The angle between the vectors corresponding to the stock is close to \(\pi /2\), forming a direct relationship between stock norms and the average correlation coefficient. Furthermore, the norm distribution is found to change over time; for example, the average norm during the financial crisis is smaller, but the standard deviation of the norm is greater. In addition, we also find that the stock with a small norm has a strong influence on the network structure. For example, we constructed networks with super hub nodes by adding small-norm stocks. In particular, we constructed several networks with a chain structure using the distribution of stock norms. In addition to conducting an analysis from the network perspective, we examine the changes in the correlation information contained in the subspace and find that \(\hbox {Dim}_{p}\) changes over time. During the financial crisis, the values of \(\hbox {Dim}_{p}\) are smaller, indicating that the subspace contains more information.

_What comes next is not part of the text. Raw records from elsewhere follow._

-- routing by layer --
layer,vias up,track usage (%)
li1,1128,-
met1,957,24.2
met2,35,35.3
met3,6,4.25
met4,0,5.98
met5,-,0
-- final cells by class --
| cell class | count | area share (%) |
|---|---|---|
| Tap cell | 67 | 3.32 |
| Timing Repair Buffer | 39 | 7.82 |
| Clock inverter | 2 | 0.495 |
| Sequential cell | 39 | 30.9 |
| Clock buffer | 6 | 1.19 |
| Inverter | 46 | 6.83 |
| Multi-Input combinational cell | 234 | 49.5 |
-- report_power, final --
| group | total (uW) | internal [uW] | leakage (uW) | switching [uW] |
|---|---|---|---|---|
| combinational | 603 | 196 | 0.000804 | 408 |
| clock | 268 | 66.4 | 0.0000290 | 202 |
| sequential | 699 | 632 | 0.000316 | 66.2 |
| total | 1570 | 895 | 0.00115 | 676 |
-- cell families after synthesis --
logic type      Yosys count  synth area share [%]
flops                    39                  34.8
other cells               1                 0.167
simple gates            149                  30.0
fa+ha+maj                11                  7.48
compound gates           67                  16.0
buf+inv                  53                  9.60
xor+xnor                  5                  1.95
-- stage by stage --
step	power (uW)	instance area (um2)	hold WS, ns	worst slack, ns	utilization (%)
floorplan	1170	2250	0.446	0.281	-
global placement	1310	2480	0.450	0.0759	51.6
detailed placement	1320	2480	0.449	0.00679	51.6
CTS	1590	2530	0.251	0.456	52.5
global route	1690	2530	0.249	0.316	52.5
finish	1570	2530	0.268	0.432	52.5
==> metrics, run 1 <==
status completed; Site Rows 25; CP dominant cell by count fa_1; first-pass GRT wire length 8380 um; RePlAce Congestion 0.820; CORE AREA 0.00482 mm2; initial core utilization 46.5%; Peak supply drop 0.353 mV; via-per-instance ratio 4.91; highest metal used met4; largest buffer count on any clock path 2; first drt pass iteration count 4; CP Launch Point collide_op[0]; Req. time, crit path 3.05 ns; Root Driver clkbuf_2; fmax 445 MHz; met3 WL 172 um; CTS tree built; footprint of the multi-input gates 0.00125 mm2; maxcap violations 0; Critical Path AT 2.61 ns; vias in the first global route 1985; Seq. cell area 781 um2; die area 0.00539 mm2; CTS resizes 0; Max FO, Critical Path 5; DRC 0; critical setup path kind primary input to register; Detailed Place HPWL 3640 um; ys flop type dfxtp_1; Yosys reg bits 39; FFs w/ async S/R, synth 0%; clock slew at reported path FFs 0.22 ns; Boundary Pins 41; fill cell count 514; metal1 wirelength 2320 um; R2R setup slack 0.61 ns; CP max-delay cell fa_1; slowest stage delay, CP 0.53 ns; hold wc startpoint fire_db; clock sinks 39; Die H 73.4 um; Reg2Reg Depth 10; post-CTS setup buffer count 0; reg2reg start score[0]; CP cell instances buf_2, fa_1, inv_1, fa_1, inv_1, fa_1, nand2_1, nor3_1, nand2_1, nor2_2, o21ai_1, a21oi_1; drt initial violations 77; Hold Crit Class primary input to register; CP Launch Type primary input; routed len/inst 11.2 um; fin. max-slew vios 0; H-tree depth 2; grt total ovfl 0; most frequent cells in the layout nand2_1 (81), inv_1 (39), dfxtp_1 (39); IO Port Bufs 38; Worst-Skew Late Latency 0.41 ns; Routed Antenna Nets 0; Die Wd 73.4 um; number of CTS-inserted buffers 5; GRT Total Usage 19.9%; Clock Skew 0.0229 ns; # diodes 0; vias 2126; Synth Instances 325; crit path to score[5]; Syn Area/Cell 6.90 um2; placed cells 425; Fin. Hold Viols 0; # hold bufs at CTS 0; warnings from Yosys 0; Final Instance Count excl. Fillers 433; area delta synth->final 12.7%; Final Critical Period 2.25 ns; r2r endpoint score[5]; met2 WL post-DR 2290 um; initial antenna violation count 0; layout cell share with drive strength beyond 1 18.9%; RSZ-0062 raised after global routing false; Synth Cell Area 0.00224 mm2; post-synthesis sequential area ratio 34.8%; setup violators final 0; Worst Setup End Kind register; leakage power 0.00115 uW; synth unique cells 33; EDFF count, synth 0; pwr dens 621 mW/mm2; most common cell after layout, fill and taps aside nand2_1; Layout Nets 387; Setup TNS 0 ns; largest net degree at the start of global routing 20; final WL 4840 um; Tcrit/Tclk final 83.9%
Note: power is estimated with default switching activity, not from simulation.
## src/rtl/count_pkg.sv

```systemverilog
// Shared definitions for the counter-consumer slice: count width, duty FSM
// states and the default stall threshold.
package count_pkg;

  localparam int COUNT_W          = 8;
  localparam int STALL_CYCLES_DEF = 16;

  typedef enum logic {
    IDLE,
    PENDING
  } duty_state_e;

endpackage : count_pkg

```

## src/rtl/stall_detect.sv

```systemverilog
// Flags a counter that has not moved for STALL_CYCLES consecutive samples;
// any change in the sampled value clears the run immediately.
module stall_detect
  import count_pkg::*;
#(
  parameter int WIDTH        = COUNT_W,
  parameter int STALL_CYCLES = STALL_CYCLES_DEF
) (
  input  logic             clk,
  input  logic             reset,
  input  logic             primed,
  input  logic [WIDTH-1:0] count,
  input  logic [WIDTH-1:0] count_q,
  output logic             stall
);

  localparam int                CNT_W     = $clog2(STALL_CYCLES + 1);
  localparam logic [CNT_W-1:0]  STALL_MAX = CNT_W'(STALL_CYCLES);

  logic [CNT_W-1:0] stall_cnt_d, stall_cnt_q;
  logic             stall_d, stall_q;

  // NOTE: every always_comb output gets a default first, so no path can infer a latch.
  always_comb begin
    stall_cnt_d = '0;
    if (primed && (count == count_q)) begin
      stall_cnt_d = (stall_cnt_q == STALL_MAX) ? stall_cnt_q : stall_cnt_q + 1'b1;
    end
    // Decoded from the next count so stall drops on the edge that sees the change.
    stall_d = (stall_cnt_d == STALL_MAX);
  end

  always_ff @(posedge clk or negedge reset) begin
    if (!reset) begin
      stall_cnt_q <= '0;
      stall_q     <= 1'b0;
    end else begin
      stall_cnt_q <= stall_cnt_d;
      stall_q     <= stall_d;
    end
  end

  assign stall = stall_q;

endmodule : stall_detect

```

## src/rtl/count_pwm.sv

```systemverilog
// Turns the free-running counter value into a registered PWM waveform with a
// double-buffered duty, a wrap-around pulse and a stalled-counter flag.
module count_pwm
  import count_pkg::*;
#(
  parameter int               WIDTH        = COUNT_W,
  parameter logic [WIDTH-1:0] DUTY_INIT    = '0,
  parameter int               STALL_CYCLES = STALL_CYCLES_DEF
) (
  input  logic             clk,
  input  logic             reset,
  input  logic [WIDTH-1:0] count,
  input  logic [WIDTH-1:0] duty,
  input  logic             duty_valid,
  output logic             duty_ready,
  input  logic             polarity,
  output logic             pwm_out,
  output logic             wrap_pulse,
  output logic             stall
);

  logic [WIDTH-1:0] count_d, count_q;
  logic             primed_d, primed_q;
  logic             wrap_d, wrap_pulse_q;
  logic             pwm_d, pwm_q;

  duty_state_e      state_q;
  logic [WIDTH-1:0] shadow_q, active_duty_q;
  logic             duty_ready_q;

  always_comb begin
    count_d  = count;
    primed_d = 1'b1;
    // A drop in value is a wrap, whether rollover or an upstream counter reset.
    wrap_d   = primed_q && (count < count_q);
    pwm_d    = (count < active_duty_q) ^ polarity;
  end

  // NOTE: sequential state uses non-blocking assignments so every flop sees pre-edge values.
  always_ff @(posedge clk or negedge reset) begin
    if (!reset) begin
      count_q      <= '0;
      primed_q     <= 1'b0;
      wrap_pulse_q <= 1'b0;
      pwm_q        <= 1'b0;
    end else begin
      count_q      <= count_d;
      primed_q     <= primed_d;
      wrap_pulse_q <= wrap_d;
      pwm_q        <= pwm_d;
    end
  end

  // Duty hand-off: a write parks in shadow_q and only reaches the comparator on
  // a wrap; a write accepted on a wrap cycle waits for the following wrap.
  always_ff @(posedge clk or negedge reset) begin
    if (!reset) begin
      state_q       <= IDLE;
      shadow_q      <= '0;
      active_duty_q <= DUTY_INIT;
      duty_ready_q  <= 1'b1;
    end else begin
      case (state_q)
        IDLE: begin
          if (duty_valid && duty_ready_q) begin
            shadow_q     <= duty;
            state_q      <= PENDING;
            duty_ready_q <= 1'b0;
          end
        end
        PENDING: begin
          if (wrap_d) begin
            active_duty_q <= shadow_q;
            state_q       <= IDLE;
            duty_ready_q  <= 1'b1;
          end
        end
      endcase
    end
  end

  stall_detect #(
    .WIDTH        (WIDTH),
    .STALL_CYCLES (STALL_CYCLES)
  ) u_stall_detect (
    .clk     (clk),
    .reset   (reset),
    .primed  (primed_q),
    .count   (count),
    .count_q (count_q),
    .stall   (stall)
  );

  assign duty_ready = duty_ready_q;
  assign pwm_out    = pwm_q;
  assign wrap_pulse = wrap_pulse_q;

endmodule : count_pwm
```

## config.mk

```make
export PLATFORM = sky130hd
export DESIGN_NAME = count_pwm
export DESIGN_NICKNAME = d
export VERILOG_FILES = /design/src/rtl/count_pkg.sv /design/src/rtl/stall_detect.sv /design/src/rtl/count_pwm.sv
export SDC_FILE = /design/constraint.sdc
export NUM_CORES = 1
export LEC_CHECK = 0
export CAP_MARGIN = 10
export CORE_ASPECT_RATIO = 1.5
export CORE_MARGIN = 4
export CORE_UTILIZATION = 60
export CTS_BUF_LIST = sky130_fd_sc_hd__clkbuf_8
export DETAILED_ROUTE_END_ITERATION = 6
export PLACE_DENSITY = 0.84
export SLEW_MARGIN = 20
export SYNTH_ARGS = -nofsm -noshare
export SYNTH_HDL_FRONTEND = slang
export SYNTH_SLANG_ARGS = --single-unit
export TNS_END_PERCENT = 5
```

## constraint.sdc

```tcl
create_clock -name clk -period 2.7 [get_ports clk]
set_input_delay 0.675 -clock clk [delete_from_list [all_inputs] [get_ports clk]]
set_output_delay 0.675 -clock clk [all_outputs]
set_load 0.02 [all_outputs]
```

-- Word level (Yosys, flattened, before mapping)
Index checks and enable logic that the tools add are counted.
- register bits after elaboration: 35
- word-level logic and storage cells: 34
- latch bits: 0
- input port bits: 20
- memories: 0
- output and inout port bits: 4
- bits in writable memories: 0
- ROM bits: 0
- div/mod/pow operators: 0
- add/subtract/negate cells: 1
- eq/ne operators: 5
- magnitude comparators: 2
- bitwise logic cells: 2
- $mul: 0
- mux-type cells: 8
- reductions and logical operators: 6
- shift operators: 0
- operators by type and width (operator ; number):
    8-bit < comparator ; 2
    5-bit equality test (second input constant) ; 2
    5-bit 2-to-1 mux ; 2
    8-bit equality test ; 1
    2-bit AND reduction ; 3
    5-bit by 1-bit adder with 5-bit output (second input constant) ; 1
    1-bit 2-to-1 mux ; 4
    2-bit != test (second input constant) ; 2
    1-bit one-hot mux with 2 select lines ; 2
    1-bit logical AND ; 3
    1-bit NOT ; 1
    1-bit bitwise XOR ; 1

-- Logic depth before layout (Yosys ltp)
- word-level depth: 4
- depth in mapped cells: 7
- gate-level depth less buffers: 7

-- Cells and area by module
Synthesis repeated with hierarchy kept, for this count alone.
- cells, all modules: 144
- area total of the unflattened synthesis: 1746.7 um^2
- by module, submodules not included (module ; area an instance (um^2) ; seq. area each (um^2) ; times used ; cells an instance):
    count_pwm ; 1322.5 ; 726.9 ; 1 ; 103
    stall_detect ; 424.2 ; 150.1 ; 1 ; 41

-- Worst setup path after synthesis
OpenSTA, ideal clock, no wires.
- path type: input -> register
- start: in count[1]
- end: reg active_duty_q[0]
- slack: 481 ps
- data arrival time: 2095 ps
- setup time: 125 ps
- required time: 2575 ps
- cell stages on the path: 6
- cells stage by stage: ha_1 > nor2b_1 > o211ai_1 > a21oi_2 > nor3b_4 > mux2_2
- longest elaborated chain between the ends: 3
- ends and longest elaborated chain (element ; line ; RTL):
    from (decl) ; count_pwm.sv:12 ; input logic [WIDTH-1:0] count,
    8-bit < comparator ; count_pwm.sv:35 ; wrap_d = primed_q && (count < count_q);
    1-bit logical AND ; count_pwm.sv:35 ;
    2-bit AND reduction (no source line) ; n/a ;
    to (signal assigned) ; count_pwm.sv:73 ; active_duty_q <= shadow_q;
    to (decl) ; count_pwm.sv:28 ; logic [WIDTH-1:0] shadow_q, active_duty_q;
Every way passes these cells.
A chain may end at the register's enable or synchronous reset.

-- Final worst setup path
- start: in count[1]
- end: reg active_duty_q[1]
The elaborated chain is that of the path after synthesis.
## config.mk

```make
export PLATFORM = sky130hd
export DESIGN_NAME = hotbit_enc
export DESIGN_NICKNAME = d
export VERILOG_FILES = /design/src/rtl/hotbit_pkg.sv /design/src/rtl/hotbit_enc_rr_pick.sv /design/src/rtl/hotbit_enc.sv
export SDC_FILE = /design/constraint.sdc
export NUM_CORES = 1
export LEC_CHECK = 0
export CAP_MARGIN = 20
export CELL_PAD_IN_SITES_DETAIL_PLACEMENT = 1
export CELL_PAD_IN_SITES_GLOBAL_PLACEMENT = 1
export CORE_UTILIZATION = 53
export CTS_CLUSTER_DIAMETER = 30
export DETAILED_ROUTE_END_ITERATION = 7
export HOLD_SLACK_MARGIN = 0.12
export PLACE_DENSITY_LB_ADDON = 0.05
export SLEW_MARGIN = 20
export SYNTH_ARGS = -nofsm -noshare
export SYNTH_HDL_FRONTEND = slang
export SYNTH_SLANG_ARGS = --single-unit
```

## constraint.sdc

```tcl
create_clock -name clk -period 19.2 [get_ports clk]
set_clock_uncertainty 0.15 [all_clocks]
set_input_delay 1.92 -clock clk [delete_from_list [all_inputs] [get_ports clk]]
set_output_delay 1.92 -clock clk [all_outputs]
set_load 0.01 [all_outputs]
```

In summary, we establish the relationship between market geometry and the correlation-based network. In our study, each node in the network is given some geometric indicators, such as norm, so that the geometric perspective of the correlation-based network is established. This detailed study reveals a link between geometric conditions and the structure of the correlation-based network. The calculations herein show that the correlation structure can be effectively studied through market geometry.